Entries provided:
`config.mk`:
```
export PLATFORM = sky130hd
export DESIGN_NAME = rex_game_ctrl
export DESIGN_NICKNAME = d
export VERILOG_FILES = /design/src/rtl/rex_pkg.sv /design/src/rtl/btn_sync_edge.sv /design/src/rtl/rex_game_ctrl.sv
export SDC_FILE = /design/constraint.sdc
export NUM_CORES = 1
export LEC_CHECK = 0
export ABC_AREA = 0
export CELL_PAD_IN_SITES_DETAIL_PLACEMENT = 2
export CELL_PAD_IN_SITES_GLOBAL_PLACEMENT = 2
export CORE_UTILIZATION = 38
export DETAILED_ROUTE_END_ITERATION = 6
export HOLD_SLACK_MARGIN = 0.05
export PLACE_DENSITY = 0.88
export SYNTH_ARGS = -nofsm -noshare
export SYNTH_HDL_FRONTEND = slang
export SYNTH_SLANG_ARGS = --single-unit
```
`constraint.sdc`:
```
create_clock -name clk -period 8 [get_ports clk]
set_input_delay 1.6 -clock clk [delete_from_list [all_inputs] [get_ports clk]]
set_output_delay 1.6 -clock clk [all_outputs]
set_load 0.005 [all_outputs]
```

* * *

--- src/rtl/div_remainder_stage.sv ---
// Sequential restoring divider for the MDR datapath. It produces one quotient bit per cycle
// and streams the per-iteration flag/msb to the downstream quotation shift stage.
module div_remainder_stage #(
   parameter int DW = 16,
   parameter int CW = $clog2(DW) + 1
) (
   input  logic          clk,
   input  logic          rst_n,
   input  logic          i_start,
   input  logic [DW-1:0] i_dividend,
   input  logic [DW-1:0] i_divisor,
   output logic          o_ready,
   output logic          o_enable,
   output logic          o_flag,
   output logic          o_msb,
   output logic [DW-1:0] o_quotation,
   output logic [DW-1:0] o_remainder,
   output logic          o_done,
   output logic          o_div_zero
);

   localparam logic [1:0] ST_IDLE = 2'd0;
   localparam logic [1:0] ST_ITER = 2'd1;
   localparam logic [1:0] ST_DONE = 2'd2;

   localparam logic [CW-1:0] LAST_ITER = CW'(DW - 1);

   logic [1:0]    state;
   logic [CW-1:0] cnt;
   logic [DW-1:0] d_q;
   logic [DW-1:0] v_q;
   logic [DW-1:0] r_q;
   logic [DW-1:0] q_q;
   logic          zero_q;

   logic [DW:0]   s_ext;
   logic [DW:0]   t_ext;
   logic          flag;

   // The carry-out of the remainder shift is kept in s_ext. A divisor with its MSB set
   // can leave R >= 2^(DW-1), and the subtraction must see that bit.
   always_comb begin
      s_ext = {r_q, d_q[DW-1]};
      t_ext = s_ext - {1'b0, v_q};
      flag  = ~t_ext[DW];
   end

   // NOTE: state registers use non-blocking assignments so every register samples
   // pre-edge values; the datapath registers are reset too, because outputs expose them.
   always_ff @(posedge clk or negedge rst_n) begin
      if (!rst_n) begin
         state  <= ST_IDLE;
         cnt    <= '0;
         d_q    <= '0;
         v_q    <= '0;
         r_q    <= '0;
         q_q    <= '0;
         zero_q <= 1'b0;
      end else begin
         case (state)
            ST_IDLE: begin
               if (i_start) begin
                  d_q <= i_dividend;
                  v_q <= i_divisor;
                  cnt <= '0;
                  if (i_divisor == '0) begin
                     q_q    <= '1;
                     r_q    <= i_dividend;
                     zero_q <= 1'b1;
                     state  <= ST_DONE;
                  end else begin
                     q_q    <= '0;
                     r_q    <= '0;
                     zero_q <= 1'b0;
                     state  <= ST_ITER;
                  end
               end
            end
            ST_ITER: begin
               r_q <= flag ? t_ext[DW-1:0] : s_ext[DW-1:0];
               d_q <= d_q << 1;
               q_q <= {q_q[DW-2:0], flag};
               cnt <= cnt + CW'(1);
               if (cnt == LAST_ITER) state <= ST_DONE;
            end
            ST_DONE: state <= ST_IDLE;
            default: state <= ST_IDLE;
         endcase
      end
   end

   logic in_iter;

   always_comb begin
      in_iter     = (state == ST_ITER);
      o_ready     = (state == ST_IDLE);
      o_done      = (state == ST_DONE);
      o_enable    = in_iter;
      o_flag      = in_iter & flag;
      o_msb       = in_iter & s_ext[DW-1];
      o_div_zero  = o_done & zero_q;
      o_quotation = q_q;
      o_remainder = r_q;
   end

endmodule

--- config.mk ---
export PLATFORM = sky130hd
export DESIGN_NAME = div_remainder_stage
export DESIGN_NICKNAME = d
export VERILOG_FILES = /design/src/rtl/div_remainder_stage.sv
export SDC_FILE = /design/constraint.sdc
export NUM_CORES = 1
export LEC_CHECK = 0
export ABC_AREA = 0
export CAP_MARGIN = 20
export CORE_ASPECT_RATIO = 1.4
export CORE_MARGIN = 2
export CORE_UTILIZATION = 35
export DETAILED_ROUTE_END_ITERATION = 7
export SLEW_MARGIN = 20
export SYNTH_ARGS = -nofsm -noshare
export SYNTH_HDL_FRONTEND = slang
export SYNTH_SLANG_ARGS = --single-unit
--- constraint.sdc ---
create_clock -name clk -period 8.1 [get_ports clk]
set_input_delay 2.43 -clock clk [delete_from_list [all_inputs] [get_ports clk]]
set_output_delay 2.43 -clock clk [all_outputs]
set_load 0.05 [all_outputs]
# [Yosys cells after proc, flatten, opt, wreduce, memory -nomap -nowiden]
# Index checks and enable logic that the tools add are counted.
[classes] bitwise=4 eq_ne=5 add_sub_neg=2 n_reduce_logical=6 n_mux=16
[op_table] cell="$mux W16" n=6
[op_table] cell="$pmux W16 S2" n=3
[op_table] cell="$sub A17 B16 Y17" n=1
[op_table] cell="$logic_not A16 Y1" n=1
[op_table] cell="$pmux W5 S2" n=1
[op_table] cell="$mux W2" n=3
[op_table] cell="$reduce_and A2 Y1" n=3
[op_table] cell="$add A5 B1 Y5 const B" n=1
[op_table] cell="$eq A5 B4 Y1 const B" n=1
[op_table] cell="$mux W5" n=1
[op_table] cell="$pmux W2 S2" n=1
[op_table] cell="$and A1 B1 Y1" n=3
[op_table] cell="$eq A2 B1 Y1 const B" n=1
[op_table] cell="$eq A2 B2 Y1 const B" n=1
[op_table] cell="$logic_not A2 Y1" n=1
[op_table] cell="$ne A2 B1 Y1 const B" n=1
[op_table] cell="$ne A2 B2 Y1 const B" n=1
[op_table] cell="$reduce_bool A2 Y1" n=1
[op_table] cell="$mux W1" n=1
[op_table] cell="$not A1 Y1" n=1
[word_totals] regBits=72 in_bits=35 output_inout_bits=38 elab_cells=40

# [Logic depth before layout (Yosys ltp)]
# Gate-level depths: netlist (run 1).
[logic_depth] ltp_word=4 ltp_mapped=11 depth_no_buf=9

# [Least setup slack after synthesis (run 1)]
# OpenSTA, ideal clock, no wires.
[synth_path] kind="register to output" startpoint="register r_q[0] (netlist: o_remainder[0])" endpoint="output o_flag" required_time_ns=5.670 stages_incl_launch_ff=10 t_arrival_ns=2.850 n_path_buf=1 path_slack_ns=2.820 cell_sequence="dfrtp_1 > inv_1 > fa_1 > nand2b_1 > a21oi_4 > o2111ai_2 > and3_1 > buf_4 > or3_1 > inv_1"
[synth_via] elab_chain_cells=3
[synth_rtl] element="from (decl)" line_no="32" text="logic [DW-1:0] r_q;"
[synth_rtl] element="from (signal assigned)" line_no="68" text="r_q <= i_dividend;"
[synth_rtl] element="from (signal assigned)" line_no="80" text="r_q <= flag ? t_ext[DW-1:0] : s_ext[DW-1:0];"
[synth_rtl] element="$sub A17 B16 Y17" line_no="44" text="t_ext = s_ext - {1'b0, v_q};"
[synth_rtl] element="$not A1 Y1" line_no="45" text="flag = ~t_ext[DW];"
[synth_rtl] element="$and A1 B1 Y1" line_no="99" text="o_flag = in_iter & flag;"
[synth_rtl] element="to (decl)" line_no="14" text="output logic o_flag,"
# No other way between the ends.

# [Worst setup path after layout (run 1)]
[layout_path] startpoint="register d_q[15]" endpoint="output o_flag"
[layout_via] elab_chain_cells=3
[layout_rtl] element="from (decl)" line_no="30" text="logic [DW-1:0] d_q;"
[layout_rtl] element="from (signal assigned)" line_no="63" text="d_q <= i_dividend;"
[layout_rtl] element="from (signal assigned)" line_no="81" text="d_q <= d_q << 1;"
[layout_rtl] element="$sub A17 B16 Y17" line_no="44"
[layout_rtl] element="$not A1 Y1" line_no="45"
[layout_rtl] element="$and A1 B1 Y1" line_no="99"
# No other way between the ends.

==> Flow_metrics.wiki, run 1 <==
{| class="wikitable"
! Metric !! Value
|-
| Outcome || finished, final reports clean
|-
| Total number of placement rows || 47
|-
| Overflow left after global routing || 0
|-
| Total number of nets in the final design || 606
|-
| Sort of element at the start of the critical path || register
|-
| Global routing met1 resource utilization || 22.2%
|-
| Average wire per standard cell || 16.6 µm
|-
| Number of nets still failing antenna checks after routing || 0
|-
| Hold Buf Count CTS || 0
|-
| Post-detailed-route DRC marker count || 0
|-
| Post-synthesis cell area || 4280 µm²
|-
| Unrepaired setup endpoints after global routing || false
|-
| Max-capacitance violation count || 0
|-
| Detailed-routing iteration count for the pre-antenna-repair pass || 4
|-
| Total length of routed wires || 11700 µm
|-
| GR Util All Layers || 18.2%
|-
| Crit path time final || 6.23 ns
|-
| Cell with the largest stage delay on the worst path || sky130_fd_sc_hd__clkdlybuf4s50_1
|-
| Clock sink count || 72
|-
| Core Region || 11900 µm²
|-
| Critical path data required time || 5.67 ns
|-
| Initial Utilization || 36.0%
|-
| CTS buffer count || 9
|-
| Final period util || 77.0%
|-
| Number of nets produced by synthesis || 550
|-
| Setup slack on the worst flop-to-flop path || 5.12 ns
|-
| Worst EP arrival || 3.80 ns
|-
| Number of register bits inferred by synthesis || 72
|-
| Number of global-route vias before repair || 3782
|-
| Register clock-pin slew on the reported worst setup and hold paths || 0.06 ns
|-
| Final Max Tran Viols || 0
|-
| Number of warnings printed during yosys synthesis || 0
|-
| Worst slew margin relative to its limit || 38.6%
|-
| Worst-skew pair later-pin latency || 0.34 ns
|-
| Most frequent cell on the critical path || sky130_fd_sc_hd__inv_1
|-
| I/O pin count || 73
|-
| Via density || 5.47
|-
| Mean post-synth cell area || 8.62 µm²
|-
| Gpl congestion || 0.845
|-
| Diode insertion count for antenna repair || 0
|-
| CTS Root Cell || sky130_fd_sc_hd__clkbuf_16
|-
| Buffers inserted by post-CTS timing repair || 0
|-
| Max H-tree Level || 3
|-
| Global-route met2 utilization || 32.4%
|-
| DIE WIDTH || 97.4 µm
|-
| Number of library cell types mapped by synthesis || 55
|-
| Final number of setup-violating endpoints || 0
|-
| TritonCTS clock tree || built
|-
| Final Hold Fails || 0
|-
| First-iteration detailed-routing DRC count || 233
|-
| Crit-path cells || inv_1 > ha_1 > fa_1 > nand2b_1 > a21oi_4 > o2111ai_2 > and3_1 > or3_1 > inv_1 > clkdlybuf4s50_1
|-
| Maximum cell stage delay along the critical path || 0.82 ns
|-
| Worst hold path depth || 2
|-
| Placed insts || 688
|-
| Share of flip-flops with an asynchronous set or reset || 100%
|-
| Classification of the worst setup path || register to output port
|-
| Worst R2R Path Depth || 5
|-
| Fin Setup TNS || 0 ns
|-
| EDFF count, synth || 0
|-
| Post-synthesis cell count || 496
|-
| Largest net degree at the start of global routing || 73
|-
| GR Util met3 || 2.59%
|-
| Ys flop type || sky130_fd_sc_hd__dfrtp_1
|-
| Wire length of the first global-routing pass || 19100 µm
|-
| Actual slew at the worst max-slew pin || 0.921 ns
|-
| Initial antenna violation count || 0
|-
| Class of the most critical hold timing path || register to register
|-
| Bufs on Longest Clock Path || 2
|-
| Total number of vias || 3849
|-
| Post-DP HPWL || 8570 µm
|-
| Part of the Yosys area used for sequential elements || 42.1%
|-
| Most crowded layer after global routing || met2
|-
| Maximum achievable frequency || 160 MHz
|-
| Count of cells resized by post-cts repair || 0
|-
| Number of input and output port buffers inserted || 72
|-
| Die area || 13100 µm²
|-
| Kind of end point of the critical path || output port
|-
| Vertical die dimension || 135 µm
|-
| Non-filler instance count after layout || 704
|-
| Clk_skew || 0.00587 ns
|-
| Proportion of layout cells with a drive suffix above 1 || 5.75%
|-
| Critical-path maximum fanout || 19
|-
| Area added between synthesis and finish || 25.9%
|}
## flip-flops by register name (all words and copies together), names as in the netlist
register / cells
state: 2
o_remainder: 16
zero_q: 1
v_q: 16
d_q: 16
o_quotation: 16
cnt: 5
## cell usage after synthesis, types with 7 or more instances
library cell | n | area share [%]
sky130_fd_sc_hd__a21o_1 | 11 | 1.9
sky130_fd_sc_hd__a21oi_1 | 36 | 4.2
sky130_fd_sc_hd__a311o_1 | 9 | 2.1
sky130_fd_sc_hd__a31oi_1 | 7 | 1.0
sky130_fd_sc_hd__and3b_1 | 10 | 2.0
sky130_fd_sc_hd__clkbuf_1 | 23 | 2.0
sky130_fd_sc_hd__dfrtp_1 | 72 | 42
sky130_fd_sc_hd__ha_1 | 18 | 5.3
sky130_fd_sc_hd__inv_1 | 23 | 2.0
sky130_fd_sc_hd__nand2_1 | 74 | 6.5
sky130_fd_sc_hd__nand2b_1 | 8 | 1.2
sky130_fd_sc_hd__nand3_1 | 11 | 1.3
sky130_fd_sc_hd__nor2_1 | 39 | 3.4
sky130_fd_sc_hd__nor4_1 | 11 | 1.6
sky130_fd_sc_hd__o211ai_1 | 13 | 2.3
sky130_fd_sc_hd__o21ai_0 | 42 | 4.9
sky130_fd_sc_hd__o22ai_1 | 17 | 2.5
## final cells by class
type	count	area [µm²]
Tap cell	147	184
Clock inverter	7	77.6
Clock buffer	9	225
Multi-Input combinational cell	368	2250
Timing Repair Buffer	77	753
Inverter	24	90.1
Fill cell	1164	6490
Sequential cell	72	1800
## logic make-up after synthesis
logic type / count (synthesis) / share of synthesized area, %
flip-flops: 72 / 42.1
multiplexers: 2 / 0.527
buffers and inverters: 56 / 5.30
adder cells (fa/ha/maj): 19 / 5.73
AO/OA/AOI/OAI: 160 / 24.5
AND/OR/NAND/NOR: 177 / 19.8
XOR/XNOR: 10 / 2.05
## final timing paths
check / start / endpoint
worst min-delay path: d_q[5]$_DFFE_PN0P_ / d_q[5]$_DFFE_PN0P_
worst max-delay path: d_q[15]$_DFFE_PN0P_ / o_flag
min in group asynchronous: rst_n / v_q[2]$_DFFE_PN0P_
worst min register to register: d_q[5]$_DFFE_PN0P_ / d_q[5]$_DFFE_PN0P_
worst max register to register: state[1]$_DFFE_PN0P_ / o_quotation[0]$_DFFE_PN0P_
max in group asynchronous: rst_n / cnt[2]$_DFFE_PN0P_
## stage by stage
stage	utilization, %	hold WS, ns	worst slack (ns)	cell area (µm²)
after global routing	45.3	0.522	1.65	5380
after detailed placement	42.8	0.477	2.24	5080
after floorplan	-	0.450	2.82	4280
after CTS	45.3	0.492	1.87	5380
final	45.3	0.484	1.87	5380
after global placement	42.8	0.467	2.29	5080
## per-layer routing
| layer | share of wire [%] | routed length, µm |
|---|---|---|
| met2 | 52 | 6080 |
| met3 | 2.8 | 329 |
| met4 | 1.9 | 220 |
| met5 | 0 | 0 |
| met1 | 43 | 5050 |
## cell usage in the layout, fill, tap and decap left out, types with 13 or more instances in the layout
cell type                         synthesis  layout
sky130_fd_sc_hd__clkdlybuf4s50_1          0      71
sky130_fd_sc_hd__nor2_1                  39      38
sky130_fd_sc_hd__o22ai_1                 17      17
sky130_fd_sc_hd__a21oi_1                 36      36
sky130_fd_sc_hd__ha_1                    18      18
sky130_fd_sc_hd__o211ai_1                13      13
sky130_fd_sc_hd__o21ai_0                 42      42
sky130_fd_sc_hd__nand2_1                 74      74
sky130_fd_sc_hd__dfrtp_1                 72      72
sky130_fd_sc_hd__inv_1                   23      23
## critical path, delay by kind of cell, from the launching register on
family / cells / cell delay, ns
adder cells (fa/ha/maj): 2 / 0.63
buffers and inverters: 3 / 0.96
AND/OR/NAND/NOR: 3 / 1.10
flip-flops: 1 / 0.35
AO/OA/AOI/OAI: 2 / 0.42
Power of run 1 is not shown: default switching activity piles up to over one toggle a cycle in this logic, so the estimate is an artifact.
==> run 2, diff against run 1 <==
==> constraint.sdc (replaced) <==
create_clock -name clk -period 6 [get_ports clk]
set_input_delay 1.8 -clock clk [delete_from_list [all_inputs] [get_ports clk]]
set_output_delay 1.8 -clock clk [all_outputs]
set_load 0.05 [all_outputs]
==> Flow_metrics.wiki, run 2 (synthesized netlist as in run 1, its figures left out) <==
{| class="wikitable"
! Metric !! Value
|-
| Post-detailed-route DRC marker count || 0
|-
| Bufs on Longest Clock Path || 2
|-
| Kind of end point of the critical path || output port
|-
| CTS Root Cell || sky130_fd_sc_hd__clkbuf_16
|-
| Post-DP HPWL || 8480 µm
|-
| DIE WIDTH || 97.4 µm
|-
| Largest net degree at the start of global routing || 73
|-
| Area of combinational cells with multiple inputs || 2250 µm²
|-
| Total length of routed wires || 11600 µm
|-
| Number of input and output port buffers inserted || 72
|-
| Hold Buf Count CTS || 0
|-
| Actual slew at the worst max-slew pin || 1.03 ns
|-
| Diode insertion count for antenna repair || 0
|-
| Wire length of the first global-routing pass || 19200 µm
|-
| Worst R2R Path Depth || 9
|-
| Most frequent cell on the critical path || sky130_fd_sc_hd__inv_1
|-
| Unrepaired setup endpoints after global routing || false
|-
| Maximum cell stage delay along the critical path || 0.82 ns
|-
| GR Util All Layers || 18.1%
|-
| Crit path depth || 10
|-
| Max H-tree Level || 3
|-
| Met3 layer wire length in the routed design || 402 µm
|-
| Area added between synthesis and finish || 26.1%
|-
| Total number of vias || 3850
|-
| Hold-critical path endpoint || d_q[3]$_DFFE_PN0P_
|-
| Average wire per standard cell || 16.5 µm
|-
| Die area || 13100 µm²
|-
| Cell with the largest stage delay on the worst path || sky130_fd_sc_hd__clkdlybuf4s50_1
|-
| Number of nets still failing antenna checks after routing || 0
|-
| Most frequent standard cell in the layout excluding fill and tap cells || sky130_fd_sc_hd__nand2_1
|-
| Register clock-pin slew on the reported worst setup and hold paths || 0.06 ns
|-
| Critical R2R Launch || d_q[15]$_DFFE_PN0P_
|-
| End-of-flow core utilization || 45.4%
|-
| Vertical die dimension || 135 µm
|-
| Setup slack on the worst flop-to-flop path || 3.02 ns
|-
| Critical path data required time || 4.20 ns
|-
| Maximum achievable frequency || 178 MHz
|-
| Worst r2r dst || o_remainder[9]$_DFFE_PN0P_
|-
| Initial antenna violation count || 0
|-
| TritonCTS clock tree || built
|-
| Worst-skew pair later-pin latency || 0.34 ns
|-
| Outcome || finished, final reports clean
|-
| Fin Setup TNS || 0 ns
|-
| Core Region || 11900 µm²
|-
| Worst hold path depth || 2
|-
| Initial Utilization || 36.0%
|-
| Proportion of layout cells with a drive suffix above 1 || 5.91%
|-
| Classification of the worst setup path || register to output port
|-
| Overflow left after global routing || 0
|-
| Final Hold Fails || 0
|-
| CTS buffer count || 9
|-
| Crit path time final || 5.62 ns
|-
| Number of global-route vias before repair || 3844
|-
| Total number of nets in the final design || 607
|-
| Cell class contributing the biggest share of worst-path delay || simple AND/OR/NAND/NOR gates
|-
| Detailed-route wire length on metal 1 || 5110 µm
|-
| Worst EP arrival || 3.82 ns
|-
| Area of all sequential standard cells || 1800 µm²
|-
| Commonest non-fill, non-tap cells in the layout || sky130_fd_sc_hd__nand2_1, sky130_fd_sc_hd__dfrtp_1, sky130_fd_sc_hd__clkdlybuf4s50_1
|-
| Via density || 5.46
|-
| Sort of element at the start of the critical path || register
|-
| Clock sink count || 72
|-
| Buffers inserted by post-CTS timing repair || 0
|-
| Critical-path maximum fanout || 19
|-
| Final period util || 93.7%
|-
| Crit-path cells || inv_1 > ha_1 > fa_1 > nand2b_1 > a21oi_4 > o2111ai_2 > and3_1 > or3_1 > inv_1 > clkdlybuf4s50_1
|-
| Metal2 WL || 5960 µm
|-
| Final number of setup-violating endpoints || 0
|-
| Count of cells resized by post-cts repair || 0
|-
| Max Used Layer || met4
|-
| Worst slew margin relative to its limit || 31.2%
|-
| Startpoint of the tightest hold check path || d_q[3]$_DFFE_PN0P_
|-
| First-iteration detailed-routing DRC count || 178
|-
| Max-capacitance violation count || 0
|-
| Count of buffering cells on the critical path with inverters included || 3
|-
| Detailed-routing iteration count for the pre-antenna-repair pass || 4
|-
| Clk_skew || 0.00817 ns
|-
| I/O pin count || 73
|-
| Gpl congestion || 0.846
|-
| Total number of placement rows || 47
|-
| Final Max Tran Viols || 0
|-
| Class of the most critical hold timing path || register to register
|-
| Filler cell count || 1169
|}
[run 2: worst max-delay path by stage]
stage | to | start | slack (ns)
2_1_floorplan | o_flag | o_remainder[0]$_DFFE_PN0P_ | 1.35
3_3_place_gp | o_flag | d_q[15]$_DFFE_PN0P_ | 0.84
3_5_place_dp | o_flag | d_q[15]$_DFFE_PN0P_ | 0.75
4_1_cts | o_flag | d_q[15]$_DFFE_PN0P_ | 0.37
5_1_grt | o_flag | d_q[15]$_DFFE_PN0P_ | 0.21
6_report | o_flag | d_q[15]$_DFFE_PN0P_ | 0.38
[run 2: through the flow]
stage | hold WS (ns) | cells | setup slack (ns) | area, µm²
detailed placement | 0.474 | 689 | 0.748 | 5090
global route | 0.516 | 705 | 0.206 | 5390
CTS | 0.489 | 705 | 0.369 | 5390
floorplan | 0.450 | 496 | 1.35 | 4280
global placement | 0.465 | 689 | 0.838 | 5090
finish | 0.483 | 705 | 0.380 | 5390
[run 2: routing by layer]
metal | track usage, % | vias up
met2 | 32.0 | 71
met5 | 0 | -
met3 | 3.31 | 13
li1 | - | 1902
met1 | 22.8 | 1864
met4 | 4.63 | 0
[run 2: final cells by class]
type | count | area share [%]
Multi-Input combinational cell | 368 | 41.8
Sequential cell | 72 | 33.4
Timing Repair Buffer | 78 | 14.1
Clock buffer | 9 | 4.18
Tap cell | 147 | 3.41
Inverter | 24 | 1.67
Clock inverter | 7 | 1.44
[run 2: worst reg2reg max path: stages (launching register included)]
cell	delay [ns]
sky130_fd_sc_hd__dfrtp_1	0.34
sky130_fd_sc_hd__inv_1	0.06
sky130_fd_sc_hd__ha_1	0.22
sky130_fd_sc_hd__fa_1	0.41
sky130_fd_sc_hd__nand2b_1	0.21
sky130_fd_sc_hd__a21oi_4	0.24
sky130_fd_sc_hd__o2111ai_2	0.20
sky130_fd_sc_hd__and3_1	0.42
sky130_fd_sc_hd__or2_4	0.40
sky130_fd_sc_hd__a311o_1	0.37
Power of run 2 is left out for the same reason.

What you need to do: Which lines above contain the word "more"? Show each of them.

The completed task:
## cell usage after synthesis, types with 7 or more instances
## cell usage in the layout, fill, tap and decap left out, types with 13 or more instances in the layout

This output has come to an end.